• [SOURCE MATERIAL]:
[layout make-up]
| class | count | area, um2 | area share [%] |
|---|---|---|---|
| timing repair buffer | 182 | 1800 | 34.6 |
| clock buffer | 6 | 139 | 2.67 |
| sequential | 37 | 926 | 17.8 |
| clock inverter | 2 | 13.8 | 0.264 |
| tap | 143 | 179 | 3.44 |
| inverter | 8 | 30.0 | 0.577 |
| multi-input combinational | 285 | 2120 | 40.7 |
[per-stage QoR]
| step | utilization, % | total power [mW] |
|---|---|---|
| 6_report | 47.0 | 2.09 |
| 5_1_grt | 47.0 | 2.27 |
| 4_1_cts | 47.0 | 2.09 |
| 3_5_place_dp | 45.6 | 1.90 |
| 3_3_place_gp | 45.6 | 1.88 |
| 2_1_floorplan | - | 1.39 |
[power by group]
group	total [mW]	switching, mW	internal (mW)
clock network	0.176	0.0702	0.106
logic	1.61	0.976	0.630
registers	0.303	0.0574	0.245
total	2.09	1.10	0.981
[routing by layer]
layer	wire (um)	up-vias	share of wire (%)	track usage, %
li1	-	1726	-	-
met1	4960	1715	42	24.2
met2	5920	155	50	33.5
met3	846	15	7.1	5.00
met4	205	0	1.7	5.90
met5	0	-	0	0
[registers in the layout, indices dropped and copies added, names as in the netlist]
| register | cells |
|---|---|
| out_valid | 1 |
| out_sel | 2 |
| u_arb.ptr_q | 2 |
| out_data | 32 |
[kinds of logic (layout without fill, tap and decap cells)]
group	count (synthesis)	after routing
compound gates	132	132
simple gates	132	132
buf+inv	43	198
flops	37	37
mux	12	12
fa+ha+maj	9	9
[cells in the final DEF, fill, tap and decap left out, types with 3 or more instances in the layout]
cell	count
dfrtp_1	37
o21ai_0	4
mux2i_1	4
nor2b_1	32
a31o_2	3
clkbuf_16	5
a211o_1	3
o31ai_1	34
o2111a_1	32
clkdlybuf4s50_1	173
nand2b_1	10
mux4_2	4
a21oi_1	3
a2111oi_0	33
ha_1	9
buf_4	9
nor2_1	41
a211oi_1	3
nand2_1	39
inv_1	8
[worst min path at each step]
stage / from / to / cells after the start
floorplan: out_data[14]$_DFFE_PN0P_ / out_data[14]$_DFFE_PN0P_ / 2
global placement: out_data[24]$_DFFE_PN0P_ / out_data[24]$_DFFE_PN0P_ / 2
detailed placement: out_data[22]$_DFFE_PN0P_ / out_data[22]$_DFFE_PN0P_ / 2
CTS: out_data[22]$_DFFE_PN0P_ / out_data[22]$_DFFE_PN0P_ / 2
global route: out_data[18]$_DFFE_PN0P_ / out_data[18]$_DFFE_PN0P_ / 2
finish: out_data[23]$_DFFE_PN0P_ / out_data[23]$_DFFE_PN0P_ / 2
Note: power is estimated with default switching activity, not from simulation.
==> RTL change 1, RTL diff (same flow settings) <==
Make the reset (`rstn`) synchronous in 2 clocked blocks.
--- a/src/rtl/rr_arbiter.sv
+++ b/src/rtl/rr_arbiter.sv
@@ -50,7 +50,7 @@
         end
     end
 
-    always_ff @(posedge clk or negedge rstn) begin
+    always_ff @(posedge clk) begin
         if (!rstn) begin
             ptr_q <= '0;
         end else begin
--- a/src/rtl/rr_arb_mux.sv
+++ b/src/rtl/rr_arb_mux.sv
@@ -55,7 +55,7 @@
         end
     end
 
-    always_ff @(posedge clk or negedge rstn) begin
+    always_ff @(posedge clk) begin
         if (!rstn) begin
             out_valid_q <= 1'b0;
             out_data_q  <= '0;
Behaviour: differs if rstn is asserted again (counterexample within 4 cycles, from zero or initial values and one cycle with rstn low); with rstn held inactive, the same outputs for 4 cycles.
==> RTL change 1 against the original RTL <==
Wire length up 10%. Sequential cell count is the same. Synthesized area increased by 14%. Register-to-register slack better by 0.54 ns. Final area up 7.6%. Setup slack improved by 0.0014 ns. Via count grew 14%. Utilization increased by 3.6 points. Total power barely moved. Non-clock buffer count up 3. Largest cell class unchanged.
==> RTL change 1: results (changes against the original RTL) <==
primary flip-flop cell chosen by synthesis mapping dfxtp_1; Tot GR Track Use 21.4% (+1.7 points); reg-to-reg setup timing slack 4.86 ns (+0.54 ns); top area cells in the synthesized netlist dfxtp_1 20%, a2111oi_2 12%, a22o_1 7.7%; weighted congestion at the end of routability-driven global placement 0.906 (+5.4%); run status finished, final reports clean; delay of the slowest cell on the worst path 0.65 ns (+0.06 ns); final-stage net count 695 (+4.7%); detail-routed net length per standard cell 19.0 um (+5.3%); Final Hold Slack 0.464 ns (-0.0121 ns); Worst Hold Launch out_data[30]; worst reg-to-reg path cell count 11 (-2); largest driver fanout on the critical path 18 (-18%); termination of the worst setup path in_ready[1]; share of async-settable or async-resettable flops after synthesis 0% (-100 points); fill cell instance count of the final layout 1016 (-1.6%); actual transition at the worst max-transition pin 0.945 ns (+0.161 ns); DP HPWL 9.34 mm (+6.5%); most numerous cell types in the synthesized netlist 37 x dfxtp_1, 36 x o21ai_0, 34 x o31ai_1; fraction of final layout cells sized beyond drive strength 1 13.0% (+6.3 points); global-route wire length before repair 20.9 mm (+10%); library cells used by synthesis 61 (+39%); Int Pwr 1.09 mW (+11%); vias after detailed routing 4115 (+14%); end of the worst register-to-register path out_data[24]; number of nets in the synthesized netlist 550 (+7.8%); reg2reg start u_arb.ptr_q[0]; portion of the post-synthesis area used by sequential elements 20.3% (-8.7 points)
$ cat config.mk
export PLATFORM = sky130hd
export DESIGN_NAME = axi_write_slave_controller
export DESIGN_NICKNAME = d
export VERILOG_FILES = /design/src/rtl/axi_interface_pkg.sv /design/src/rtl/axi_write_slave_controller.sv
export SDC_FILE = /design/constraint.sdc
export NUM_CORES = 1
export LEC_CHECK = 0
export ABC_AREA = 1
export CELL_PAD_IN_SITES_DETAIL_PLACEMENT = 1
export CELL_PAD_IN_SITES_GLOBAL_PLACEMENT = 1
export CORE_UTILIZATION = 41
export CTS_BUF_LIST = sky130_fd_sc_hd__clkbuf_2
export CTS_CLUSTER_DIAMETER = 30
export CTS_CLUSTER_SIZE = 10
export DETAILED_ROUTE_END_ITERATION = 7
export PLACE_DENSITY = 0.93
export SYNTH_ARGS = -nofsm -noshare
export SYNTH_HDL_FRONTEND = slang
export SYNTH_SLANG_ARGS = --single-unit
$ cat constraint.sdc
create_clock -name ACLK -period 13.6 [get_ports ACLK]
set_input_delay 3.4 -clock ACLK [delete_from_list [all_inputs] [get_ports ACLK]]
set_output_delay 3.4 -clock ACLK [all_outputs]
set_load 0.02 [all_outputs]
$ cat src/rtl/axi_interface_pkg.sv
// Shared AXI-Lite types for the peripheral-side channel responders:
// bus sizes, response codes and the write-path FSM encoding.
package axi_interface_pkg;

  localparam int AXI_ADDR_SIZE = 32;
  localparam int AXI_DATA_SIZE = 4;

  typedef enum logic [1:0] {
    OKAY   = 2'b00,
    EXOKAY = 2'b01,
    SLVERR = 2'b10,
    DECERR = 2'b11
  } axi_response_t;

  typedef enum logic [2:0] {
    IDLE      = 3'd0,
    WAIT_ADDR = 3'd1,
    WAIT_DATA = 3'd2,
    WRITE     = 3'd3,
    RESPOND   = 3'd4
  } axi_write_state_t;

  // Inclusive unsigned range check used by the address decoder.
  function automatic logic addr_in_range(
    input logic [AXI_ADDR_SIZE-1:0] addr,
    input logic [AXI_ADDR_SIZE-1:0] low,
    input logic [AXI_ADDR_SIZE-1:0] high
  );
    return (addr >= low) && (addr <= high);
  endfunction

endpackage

---

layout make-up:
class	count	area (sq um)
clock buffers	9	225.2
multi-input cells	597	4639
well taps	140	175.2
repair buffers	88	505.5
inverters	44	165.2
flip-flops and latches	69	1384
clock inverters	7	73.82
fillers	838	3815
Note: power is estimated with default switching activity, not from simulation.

...

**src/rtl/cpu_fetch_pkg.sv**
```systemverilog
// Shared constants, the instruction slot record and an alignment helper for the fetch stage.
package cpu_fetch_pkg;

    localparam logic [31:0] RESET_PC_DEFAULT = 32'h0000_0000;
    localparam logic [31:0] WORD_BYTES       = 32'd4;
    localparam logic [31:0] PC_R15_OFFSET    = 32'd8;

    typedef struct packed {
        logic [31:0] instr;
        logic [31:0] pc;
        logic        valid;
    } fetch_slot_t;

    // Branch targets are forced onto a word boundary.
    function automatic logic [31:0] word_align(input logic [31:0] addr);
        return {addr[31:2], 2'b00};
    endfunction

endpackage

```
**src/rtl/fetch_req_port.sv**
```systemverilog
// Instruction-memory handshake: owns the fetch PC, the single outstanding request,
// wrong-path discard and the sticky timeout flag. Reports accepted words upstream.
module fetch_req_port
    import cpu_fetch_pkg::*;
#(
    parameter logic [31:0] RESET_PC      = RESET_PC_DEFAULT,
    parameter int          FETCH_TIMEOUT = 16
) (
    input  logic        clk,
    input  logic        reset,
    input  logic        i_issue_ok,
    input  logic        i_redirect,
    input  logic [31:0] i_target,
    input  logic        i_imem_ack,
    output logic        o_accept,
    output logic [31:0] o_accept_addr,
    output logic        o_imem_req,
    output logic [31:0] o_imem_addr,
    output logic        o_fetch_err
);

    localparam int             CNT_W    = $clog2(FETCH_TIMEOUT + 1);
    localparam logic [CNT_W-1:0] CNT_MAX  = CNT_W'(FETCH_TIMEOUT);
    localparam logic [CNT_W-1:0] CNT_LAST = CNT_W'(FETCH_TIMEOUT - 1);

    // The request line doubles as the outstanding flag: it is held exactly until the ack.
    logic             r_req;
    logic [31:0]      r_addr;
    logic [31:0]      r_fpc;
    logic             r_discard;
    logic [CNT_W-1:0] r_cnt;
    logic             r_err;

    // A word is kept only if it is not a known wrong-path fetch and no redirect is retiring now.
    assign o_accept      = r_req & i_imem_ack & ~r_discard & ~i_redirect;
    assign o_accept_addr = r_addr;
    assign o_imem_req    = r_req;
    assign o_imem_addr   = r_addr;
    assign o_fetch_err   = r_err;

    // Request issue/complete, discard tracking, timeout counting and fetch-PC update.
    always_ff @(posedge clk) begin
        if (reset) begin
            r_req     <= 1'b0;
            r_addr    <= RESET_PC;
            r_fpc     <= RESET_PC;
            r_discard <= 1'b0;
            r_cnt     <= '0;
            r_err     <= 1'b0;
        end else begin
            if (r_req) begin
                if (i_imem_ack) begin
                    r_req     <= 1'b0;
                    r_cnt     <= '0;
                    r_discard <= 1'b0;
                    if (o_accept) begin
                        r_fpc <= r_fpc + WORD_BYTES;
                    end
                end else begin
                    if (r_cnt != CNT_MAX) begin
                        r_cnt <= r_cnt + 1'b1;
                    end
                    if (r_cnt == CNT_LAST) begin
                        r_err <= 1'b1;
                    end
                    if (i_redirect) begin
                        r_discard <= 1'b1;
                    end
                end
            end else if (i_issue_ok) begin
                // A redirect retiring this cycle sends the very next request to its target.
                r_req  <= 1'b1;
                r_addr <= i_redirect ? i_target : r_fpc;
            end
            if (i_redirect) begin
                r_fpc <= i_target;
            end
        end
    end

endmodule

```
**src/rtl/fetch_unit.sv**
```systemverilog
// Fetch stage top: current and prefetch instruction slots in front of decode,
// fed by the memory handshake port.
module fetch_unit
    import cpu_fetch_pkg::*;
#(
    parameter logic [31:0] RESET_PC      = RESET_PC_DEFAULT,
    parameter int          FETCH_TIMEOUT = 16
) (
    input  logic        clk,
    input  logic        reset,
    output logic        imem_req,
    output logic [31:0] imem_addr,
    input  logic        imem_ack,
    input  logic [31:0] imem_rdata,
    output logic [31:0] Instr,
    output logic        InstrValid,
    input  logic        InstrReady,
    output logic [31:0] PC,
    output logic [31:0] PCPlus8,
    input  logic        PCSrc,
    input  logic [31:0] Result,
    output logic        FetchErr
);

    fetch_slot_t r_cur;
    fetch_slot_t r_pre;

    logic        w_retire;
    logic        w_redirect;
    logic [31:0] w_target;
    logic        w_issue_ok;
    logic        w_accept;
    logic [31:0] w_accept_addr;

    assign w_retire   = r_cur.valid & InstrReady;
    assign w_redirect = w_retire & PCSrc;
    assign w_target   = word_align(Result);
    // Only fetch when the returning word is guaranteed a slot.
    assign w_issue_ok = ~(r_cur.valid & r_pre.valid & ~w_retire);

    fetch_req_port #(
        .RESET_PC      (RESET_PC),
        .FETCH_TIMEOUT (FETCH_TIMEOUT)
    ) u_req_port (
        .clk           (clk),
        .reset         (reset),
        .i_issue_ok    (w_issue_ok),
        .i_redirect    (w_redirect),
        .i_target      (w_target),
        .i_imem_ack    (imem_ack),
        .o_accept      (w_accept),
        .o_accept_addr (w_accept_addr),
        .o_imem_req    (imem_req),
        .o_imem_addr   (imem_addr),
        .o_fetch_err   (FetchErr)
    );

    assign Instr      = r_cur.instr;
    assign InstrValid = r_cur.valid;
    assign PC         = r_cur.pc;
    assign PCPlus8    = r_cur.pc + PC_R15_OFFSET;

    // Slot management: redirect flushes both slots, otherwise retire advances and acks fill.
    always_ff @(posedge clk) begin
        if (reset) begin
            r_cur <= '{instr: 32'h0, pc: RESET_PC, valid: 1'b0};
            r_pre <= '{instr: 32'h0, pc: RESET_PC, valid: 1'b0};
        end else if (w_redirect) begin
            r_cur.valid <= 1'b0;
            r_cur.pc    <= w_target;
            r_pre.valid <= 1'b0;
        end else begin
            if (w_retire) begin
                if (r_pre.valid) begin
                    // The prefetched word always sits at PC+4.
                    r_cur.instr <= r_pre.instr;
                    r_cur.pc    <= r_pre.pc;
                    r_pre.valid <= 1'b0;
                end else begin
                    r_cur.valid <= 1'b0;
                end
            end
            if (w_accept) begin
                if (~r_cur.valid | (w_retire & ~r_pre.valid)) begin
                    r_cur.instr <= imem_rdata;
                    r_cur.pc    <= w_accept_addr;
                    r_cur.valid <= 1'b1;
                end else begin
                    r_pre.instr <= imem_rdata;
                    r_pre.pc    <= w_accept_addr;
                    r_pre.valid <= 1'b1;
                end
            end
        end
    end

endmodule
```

• [WORK TO COMPLETE]: Out of the listing above, reproduce exactly the lines from the one with "--- a/src/rtl/rr_arb_mux.sv" up to and including the one with "change 1: results".

• [OUTPUT FOR THIS EXERCISE]:
--- a/src/rtl/rr_arb_mux.sv
+++ b/src/rtl/rr_arb_mux.sv
@@ -55,7 +55,7 @@
         end
     end
 
-    always_ff @(posedge clk or negedge rstn) begin
+    always_ff @(posedge clk) begin
         if (!rstn) begin
             out_valid_q <= 1'b0;
             out_data_q  <= '0;
Behaviour: differs if rstn is asserted again (counterexample within 4 cycles, from zero or initial values and one cycle with rstn low); with rstn held inactive, the same outputs for 4 cycles.
==> RTL change 1 against the original RTL <==
Wire length up 10%. Sequential cell count is the same. Synthesized area increased by 14%. Register-to-register slack better by 0.54 ns. Final area up 7.6%. Setup slack improved by 0.0014 ns. Via count grew 14%. Utilization increased by 3.6 points. Total power barely moved. Non-clock buffer count up 3. Largest cell class unchanged.
==> RTL change 1: results (changes against the original RTL) <==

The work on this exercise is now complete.